Task inputs -
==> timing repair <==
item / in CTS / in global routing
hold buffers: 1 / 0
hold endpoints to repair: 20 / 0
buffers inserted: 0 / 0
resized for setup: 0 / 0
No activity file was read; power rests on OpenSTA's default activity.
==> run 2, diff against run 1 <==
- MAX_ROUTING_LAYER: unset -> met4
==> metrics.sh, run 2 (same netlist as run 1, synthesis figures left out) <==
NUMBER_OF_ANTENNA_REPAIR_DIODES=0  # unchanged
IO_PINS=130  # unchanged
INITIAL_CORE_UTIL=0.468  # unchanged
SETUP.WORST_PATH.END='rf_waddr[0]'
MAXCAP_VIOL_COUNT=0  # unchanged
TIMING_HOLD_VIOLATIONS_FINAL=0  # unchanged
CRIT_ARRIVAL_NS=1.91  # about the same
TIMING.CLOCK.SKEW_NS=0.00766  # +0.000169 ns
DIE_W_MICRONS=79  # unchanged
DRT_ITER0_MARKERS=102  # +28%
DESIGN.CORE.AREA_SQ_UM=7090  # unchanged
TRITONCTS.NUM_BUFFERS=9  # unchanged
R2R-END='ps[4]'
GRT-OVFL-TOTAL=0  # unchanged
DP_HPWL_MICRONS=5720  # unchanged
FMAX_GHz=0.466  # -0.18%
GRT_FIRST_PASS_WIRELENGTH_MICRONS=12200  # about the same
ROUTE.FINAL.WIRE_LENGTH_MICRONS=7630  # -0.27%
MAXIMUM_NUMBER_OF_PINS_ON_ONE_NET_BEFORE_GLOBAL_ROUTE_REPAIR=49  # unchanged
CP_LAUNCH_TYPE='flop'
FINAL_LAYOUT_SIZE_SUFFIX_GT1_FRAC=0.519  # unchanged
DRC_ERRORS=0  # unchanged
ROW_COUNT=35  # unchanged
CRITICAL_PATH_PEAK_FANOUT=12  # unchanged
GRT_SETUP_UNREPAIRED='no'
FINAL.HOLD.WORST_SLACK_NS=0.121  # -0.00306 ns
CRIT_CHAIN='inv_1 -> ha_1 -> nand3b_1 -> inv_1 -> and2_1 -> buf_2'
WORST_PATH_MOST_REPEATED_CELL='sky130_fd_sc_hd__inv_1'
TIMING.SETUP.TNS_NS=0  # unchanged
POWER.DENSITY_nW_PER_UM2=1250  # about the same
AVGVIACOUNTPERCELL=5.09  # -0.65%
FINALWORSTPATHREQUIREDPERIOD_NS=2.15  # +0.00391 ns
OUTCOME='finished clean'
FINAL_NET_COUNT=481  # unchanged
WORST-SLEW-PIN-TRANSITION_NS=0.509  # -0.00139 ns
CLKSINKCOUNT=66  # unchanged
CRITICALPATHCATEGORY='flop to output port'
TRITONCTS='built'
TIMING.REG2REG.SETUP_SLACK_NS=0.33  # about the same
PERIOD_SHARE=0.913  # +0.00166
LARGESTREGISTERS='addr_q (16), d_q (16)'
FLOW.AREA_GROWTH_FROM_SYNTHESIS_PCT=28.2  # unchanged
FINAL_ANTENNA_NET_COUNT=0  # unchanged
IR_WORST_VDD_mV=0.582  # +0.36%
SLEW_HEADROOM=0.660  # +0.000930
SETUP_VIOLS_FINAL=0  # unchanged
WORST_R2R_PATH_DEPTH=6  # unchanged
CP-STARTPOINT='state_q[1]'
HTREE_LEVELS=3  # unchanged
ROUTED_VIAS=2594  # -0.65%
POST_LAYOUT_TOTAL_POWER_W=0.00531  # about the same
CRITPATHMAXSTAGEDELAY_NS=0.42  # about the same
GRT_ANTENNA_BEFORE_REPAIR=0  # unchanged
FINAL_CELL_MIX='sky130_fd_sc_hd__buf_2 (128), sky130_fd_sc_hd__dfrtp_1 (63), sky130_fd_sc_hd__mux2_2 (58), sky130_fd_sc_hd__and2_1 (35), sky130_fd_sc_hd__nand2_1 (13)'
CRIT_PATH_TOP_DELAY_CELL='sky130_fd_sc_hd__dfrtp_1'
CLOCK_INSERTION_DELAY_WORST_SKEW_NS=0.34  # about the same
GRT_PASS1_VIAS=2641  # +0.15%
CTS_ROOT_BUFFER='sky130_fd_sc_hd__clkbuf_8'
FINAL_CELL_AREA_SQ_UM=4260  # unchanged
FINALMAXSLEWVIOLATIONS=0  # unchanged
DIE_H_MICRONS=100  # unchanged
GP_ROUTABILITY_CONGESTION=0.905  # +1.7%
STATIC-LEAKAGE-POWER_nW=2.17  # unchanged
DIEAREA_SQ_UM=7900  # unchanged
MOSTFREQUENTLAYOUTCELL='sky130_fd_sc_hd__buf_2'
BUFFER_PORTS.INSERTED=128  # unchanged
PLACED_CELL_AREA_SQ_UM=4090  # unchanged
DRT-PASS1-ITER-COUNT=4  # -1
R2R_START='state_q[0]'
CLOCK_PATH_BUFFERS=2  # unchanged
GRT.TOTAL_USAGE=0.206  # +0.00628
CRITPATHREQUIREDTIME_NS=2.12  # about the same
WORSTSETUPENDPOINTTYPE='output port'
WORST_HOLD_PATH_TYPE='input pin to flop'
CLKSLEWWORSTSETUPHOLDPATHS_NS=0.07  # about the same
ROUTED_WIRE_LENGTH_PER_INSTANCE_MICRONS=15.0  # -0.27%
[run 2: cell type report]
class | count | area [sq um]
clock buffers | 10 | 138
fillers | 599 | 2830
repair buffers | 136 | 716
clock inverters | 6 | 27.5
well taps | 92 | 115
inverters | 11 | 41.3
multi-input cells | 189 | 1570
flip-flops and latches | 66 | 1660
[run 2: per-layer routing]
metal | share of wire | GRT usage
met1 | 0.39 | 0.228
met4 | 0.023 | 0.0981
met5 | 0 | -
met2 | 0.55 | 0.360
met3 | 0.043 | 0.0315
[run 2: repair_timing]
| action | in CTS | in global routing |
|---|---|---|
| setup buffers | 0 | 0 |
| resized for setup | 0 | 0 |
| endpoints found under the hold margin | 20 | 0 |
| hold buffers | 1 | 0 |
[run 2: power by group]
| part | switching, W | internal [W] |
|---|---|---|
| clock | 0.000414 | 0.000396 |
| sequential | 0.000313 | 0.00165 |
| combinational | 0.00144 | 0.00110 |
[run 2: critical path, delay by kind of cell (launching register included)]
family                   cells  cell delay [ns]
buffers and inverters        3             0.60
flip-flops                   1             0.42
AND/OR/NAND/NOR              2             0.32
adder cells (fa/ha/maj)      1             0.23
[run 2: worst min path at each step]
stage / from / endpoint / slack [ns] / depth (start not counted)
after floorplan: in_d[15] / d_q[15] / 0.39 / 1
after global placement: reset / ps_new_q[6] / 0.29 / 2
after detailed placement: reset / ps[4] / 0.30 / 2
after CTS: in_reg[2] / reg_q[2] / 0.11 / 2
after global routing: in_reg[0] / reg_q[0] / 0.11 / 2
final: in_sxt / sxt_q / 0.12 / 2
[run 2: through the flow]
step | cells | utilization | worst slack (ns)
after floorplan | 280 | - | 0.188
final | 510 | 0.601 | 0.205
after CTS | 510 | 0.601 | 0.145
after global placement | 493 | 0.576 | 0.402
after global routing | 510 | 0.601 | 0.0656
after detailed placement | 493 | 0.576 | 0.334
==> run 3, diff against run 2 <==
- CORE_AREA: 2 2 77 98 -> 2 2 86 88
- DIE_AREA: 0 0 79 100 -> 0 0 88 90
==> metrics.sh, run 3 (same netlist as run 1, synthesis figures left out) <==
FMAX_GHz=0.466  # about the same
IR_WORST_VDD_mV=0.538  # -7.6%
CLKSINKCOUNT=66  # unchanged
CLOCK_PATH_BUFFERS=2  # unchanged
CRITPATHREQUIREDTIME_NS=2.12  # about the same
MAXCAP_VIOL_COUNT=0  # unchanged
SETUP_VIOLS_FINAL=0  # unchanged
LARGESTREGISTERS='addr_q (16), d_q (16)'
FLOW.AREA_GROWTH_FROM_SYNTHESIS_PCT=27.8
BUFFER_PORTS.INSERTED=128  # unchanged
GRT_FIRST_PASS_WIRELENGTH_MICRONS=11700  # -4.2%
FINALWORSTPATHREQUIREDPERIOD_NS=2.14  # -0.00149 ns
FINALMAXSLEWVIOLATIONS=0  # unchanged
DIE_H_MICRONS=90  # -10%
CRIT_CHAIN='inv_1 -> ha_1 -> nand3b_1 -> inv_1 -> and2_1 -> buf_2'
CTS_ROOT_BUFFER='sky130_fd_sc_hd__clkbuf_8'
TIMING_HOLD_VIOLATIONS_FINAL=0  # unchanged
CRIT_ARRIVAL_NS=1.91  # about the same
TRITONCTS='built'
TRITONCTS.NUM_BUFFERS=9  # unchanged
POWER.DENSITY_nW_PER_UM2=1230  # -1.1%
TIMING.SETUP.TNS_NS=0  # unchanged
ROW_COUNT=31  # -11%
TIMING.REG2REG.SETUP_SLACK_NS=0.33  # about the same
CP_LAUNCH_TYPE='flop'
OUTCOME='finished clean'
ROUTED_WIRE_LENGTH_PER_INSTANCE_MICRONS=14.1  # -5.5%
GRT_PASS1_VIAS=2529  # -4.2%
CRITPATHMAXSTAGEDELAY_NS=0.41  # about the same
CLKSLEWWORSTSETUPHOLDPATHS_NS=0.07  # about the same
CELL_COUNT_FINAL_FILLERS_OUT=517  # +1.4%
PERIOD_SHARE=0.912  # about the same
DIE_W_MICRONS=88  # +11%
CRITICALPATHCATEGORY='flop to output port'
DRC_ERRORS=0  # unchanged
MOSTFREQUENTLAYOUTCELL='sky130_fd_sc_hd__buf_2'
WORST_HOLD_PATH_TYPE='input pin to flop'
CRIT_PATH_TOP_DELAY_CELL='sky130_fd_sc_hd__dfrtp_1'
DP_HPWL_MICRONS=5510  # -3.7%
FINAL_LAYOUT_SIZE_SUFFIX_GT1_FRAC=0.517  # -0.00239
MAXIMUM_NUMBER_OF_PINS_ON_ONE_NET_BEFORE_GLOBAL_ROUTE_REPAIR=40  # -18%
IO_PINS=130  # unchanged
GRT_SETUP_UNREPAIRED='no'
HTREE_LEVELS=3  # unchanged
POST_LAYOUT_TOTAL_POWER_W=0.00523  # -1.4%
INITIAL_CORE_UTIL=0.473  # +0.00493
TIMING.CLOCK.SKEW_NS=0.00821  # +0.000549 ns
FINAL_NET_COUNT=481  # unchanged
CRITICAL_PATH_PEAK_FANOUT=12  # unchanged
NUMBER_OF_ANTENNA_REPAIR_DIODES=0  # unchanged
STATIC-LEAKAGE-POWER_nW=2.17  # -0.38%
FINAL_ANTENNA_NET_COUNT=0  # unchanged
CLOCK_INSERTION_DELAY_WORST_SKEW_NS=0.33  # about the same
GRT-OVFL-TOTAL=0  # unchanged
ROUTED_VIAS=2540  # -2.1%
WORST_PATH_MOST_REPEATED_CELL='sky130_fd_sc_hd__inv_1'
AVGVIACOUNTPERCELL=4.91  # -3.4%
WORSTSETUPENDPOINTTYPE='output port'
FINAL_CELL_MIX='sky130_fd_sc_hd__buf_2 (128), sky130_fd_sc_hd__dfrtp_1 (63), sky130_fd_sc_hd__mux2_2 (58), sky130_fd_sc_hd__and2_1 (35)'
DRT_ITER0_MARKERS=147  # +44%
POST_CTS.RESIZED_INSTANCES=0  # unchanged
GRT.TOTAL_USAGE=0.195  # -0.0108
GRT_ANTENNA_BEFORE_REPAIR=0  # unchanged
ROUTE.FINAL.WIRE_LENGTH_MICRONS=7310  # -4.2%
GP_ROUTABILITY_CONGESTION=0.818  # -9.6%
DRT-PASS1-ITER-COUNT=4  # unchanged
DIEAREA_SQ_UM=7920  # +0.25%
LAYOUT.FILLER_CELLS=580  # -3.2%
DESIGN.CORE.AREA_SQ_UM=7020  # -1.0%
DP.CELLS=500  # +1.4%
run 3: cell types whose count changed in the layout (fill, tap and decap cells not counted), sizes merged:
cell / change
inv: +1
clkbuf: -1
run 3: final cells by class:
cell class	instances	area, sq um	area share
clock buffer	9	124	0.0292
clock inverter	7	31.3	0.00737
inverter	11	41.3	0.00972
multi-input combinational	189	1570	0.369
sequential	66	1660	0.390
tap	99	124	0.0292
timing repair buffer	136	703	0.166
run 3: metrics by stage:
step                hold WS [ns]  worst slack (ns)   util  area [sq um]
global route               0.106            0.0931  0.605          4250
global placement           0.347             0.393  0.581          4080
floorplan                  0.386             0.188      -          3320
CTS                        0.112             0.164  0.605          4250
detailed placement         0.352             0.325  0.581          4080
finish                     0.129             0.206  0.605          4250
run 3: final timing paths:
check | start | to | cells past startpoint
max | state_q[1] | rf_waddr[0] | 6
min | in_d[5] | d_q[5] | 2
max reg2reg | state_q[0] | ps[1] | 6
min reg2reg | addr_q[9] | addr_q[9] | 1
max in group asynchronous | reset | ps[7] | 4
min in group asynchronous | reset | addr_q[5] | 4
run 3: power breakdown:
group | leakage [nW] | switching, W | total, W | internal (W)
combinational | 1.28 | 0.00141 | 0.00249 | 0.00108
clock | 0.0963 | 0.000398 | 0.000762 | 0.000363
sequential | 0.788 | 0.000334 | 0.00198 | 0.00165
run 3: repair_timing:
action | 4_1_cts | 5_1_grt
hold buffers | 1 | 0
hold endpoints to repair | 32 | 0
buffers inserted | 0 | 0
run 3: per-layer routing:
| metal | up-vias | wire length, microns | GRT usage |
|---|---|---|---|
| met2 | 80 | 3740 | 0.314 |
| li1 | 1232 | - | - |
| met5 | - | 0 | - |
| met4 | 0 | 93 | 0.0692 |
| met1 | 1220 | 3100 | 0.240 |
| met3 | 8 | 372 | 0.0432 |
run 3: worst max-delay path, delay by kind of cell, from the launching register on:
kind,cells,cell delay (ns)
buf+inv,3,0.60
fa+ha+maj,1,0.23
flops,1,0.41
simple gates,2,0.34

To do -
For this exercise, please output exactly the lines above starting at the line with "max | state_q[1] | rf_waddr[0] | 6" and ending at the line with "group | leakage", ends included.

Solution to the problem -
max | state_q[1] | rf_waddr[0] | 6
min | in_d[5] | d_q[5] | 2
max reg2reg | state_q[0] | ps[1] | 6
min reg2reg | addr_q[9] | addr_q[9] | 1
max in group asynchronous | reset | ps[7] | 4
min in group asynchronous | reset | addr_q[5] | 4
run 3: power breakdown:
group | leakage [nW] | switching, W | total, W | internal (W)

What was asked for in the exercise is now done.